“I wish he’d been killed, the monster …”
And we’re so tired we don’t even tell her to shut up.
“You’re driving to Lod for him? What’s the idea?” Asya is amazed.
“It’s for Dafi … so he’ll think twice before expelling her …”
“It won’t do any good … I know him … he’ll expel her … and she deserves it too.”
Dafi listens in silence, quietly chewing a piece of bread, her hair falling over her face, her face puffed up, lately she’s really gone to pieces.
“Pity he wasn’t killed …” she whispers again.
“That’s enough.”
She’s beginning to get on Asya’s nerves. Asya paces about the kitchen in an old nightdress. Suddenly I remember the dream I had.

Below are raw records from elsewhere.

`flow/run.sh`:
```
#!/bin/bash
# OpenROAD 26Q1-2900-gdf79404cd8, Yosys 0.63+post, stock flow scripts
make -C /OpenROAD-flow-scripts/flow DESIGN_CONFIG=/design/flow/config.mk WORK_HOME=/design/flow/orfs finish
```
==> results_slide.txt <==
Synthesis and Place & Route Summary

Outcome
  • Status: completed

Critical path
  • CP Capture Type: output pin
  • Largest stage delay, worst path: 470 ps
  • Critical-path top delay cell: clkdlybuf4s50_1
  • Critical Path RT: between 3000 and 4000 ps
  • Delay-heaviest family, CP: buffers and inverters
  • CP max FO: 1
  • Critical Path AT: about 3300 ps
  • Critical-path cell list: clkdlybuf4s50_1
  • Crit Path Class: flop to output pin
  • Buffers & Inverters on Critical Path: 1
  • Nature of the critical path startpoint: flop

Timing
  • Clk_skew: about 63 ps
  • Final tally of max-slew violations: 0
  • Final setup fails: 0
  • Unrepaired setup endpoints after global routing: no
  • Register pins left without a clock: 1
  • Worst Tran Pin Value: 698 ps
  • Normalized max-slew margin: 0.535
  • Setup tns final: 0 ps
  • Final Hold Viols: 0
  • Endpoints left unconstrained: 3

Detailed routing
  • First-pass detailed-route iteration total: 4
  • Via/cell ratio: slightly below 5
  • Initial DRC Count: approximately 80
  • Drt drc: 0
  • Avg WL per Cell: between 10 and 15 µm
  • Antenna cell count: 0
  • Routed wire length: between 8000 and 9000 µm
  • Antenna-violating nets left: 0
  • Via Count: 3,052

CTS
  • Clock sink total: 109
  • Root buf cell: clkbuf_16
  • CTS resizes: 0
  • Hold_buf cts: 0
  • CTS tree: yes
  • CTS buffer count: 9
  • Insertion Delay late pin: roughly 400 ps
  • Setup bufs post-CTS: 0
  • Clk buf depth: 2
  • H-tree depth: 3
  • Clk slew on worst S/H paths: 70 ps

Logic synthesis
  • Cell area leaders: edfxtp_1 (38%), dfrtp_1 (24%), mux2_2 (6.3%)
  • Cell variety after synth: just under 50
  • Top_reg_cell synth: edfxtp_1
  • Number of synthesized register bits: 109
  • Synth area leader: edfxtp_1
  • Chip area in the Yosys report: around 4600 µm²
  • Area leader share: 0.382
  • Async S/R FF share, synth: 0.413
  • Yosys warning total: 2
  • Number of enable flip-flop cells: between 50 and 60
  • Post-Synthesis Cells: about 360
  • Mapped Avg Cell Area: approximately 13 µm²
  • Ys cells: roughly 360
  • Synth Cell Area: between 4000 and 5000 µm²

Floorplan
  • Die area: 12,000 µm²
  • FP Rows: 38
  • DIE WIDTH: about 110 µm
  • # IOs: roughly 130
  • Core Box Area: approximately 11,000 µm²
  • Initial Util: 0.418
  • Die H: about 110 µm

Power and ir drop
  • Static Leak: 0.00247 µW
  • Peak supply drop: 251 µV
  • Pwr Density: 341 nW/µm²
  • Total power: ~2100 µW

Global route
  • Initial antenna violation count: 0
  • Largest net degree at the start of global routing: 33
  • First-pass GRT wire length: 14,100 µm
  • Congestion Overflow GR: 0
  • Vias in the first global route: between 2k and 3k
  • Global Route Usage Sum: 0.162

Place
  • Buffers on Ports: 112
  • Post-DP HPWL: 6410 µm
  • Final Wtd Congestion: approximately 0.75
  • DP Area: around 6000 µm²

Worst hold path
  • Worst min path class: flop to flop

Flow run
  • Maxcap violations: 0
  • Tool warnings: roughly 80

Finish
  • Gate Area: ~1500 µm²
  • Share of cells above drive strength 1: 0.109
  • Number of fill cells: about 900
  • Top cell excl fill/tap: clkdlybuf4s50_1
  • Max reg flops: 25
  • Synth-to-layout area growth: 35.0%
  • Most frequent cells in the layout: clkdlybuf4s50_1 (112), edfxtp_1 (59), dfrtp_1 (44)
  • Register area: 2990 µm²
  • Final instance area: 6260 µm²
$ cat ./config.mk
export PLATFORM = sky130hd
export DESIGN_NAME = ula
export DESIGN_NICKNAME = ula
export VERILOG_FILES = /design/flow/design.v
export SDC_FILE = /design/flow/constraint.sdc
export NUM_CORES = 4
export LEC_CHECK = 1
export CORE_AREA = 10 10 81 81
export DIE_AREA = 0 0 91 91
$ cat ./constraint.sdc
current_design ula

set clk_period 5.5
set clk_io_pct 0.2

create_clock -name clk0 -period $clk_period

set non_clock_inputs [all_inputs -no_clocks]
set_input_delay [expr $clk_period * $clk_io_pct] -clock clk0 $non_clock_inputs
set_output_delay [expr $clk_period * $clk_io_pct] -clock clk0 [all_outputs]
$ cat ./design.v
module ula(data_x, data_y, tula, data_ula, overflow);
		input signed [7:0] data_x, data_y;
		input tula;
		output reg signed [7:0] data_ula;
		output reg overflow;
		integer a, b;
		always @ (*)
		begin		
			a <= data_x;
			b <= data_y;
			if(tula)
				begin
				data_ula <= data_y - data_x;
				if((a-b) < -128 || (a-b) > 127)
				begin
					overflow <= 1'b1;
					end
				else
					begin
					overflow <= 1'b0;
					end
				end
			else 
				begin
				data_ula <= data_y + data_x;
				if((a+b) < -128 || (a+b) > 127)
					begin
					overflow <= 1'b1;
					end
				else
					begin
					overflow <= 1'b0;
					end
				end
		end
endmodule
$ cat ./run.sh
#!/bin/bash
# OpenROAD 26Q1-2900-gdf79404cd8, Yosys 0.63+post, stock flow scripts
make -C /OpenROAD-flow-scripts/flow DESIGN_CONFIG=/design/flow/config.mk WORK_HOME=/design/flow/orfs finish
==> ci_impl_report.md <==
## PnR job results

| Metric | Value |
|---|---|
| I/O pin cnt | `26` |
| Number of remaining DRC errors | `0` |
| Final GP Congestion | `between 0.7 and 0.8` |
| Mapped cell area | `906 um2` |
| Slew headroom | `0.740` |
| Register cell area after layout | `0 um2` |
| Pint | `approximately 86 uW` |
| Req. time, crit path | `4.40 ns` |
| Tot Pwr | `145 uW` |
| Mean Syn Cell Area | `around 7.7 um2` |
| Max cap viols | `0` |
| CTS Hold Bufs | `0` |
| Top cells by count | `ha_1, inv_1, xnor2_1, nor2_1, a21oi_1` |
| Kind of critical path | `input pin to output pin` |
| Layout clock buffer count | `0` |
| Chip width | `91 um` |
| Startpoint Class | `input pin` |
| Post-synthesis instance total | `about 120` |
| Avg WL per Cell | `approximately 10 um` |
| Crit path DAT | `3.91 ns` |
| Fillers | `546` |
| Yosys Warn Count | `1` |
| # Cells Yosys | `about 120` |
| Inserted Diodes | `0` |
| Initial antenna violation count | `0` |
| Switching Share | `0.406` |
| Worst VDD drop | `0.0532 mV` |
| First-pass GRT wire length | `3740 um` |
| Synth area leader | `ha_1` |
| Core Util at FP | `0.188` |
| Wl on met1 | `between 1000 and 1500 um` |
| Cell Type Count | `29` |
| Area leader share | `0.331` |
| Pwr dens | `116 nW/um2` |
| Final setup fails | `0` |
| Setup Fix Bufs, Post-CTS | `0` |
| Stage-log warning count | `43` |
| Met2 WL post-DR | `1040 um` |
| Comb power frac | `1.000` |
| Clock power share | `0` |
| Maximum fanout along the worst path | `6` |
| First-pass iteration count of the detailed router | `4` |
| Flop Count | `0` |
| GRT Util Overall | `0.0524` |
| Core ar. | `4820 um2` |
| Total wire length | `2180 um` |
| Post_cts resized | `0` |
| Seq/Total Area, Yosys | `0` |
| Via/cell ratio | `3.76` |
| Core Util, Final | `0.259` |
| Number of global-route vias before repair | `819` |
| Pins Over Slew Limit | `0` |
| DR iter-0 viols | `32` |
| Remaining Overflow, GRT | `0` |
| Min Clock Period, post-route | `around 5 ns` |
| Proportion of layout cells with a drive suffix above 1 | `0.0423` |
| Number of I/O port buffers | `26` |
| Post-route ant nets | `0` |
| Setup TNS | `0 ns` |
| Top sig layer | `met3` |
| Worst-Margin Slew | `0.388 ns` |
| Final Hold Fails | `0` |
| Synth top area cells | `ha_1, xnor2_1, inv_1` |
| Critical path capture point type | `output pin` |
| Crit share post-route | `0.911` |
| Outcome | `finished clean` |
| Yosys stat area | `906 um2` |
| Worst hold path class | `input pin to output pin` |
| Rows | `25` |
| Fmax | `0.199 GHz` |
| Die ar. | `8280 um2` |
| Synth-to-layout area growth | `37.6%` |
| DP Wirelength | `1970 um` |
| Yosys top cell by instances | `ha_1` |
| Worst Hold Depth | `4` |
| Switching Power | `58.9 uW` |
| Met3 Wirelength | `106 um` |
| Die span in y | `between 90 and 100 um` |
| Pin count of the biggest net entering global routing | `9` |
| Vias | `roughly 800` |
| RSZ-0062 raised after global routing | `no` |
| Leakage | `~0.00055 uW` |
| Part of the power in registers | `0` |
kinds of logic after synthesis:
group | share of synthesized area
adder cells (fa/ha/maj) | 0.398
AND-OR/OR-AND | 0.206
AND/OR/NAND/NOR | 0.138
buffers and inverters | 0.0912
XOR/XNOR | 0.145
multiplexers | 0.0221
cells in the final DEF, fill, tap and decap left out, types with 2 or more instances in the layout:
cell and n:
ha_1 24, nor3_1 5, o211ai_1 2, nor2_1 9, inv_1 21, fa_1 3
a31oi_1 3, nand2b_1 2, clkdlybuf4s50_1 26, nor2b_1 4, a21oi_2 3, a21oi_1 8
xnor2_1 13, mux2i_1 2, xor2_1 2, o21bai_1 2
path summary, 6_finish.rpt:
path                  start     endpoint  slack (ns)
setup / recovery  data_x[1]  data_ula[7]        0.49
hold / removal    data_y[0]  data_ula[0]        3.27
worst max-delay path, cell delays in order:
cell and delay, ns:
clkdlybuf4s50_1 0.61, inv_1 0.12, ha_1 0.28, mux2i_1 0.23, ha_1 0.28, nor2b_1 0.13
o21ai_1 0.14, a21oi_1 0.12, o41ai_2 0.24, xnor2_1 0.16, clkdlybuf4s50_1 0.50
per-layer routing:
layer  vias up  global-route usage
met2        11              0.0913
met5         -                   0
met4         0                   0
met1       332              0.0692
li1        443                   -
met3         0              0.0108
through the flow:
stage	setup WS, ns	instance area [um2]	hold WS (ns)	std cells
2_1_floorplan	1.79	906	2.31	117
3_3_place_gp	0.487	1250	3.29	209
3_5_place_dp	0.465	1250	3.29	209
4_1_cts	0.463	1250	3.29	209
5_1_grt	0.271	1250	3.30	209
6_report	0.487	1250	3.27	209
area by class of cell:
type | count | area (um2) | share of cell area
multi-input cells | 95 | 823 | 0.661
repair buffers | 26 | 260 | 0.209
well taps | 67 | 83.8 | 0.0673
inverters | 21 | 78.8 | 0.0633
power by group through the flow:
stage	Sequential, uW	Clock, uW	Combinational, uW
5_1_grt	0	0	166
4_1_cts	0	0	150
6_report	0	0	145
No activity file was given, so power comes from the tool's default toggle rates.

“You woke me up in the middle of a dream.”
Asya looks at me.
“What was the dream?”
“I don’t remember.”
But as I’m accelerating down the hill, I remember the dream, I even smell it. I was in a big hall, at a sort of meeting, crowds of people were wandering about there, Gabriel among them, his head shaved, pale. I was angry with him, spoke to him harshly, he turned and went away …
A thin silhouette outside the old lady’s house, a flickering cigarette. Na’im is already waiting. These last months he’s grown a lot taller, grown a great mop of hair, matured. Chain-smoking, buying himself new clothes, and all the time taking money from me. I don’t care. A strange boy. What does he go through in the silence with the old lady, whole days? I’ve ruined him completely. This power that money gives me, I must put my mind to him, return him to his village.
The lights are on in the old lady’s house. She’s looking out of a window, her face white, like the face of a corpse come to life.
“Your sweater, Na’im,” she shouts from above and throws the sweater down to the pavement.
“I don’t need it,” he mutters, embarrassed, angry, but he picks the sweater up from the ground.
I get out of the car, wave to her.
“She’s in love with you.”
He turns around to me quickly.
“Who?”
“The old lady.”
“The old lady,” he says softly, seriously, “is way off her rocker.”
I say nothing. There’s a new tone to his voice, cynical, decisive.
We arrive at the garage, Na’im jumps down to open the gate. The watchman is asleep in his shelter, the little dog in his arms is asleep too, they don’t notice us coming in, changing vehicles, leaving the Dodge and climbing aboard the tow truck. Na’im loads a box of tools. Quietly we close the gate behind us, the dog opens his eyes, looks at us affectionately, wags his tail and lays his head on the watchman’s chest.
A clear summer night. The sea lies calm. A grey colour to the sky. The truck runs slowly. I’m very tired. Na’im is silent beside me. I ought to ask him a little about his life, but I haven’t the energy to talk. Now and then I feel him staring at me. Perhaps he would like to say something to me, but he holds back.
We reach the scene of the accident after two hours. From a distance I see the headmaster, pacing back and forth on the road as if he’s walking the corridors of the school, his head wrapped in a sort of white turban, a tall ghostly figure. He shakes my hand, embraces me, his torn shirt stained with blood. “Adam, dear friend, such a catastrophe, never before have I been in an accident …”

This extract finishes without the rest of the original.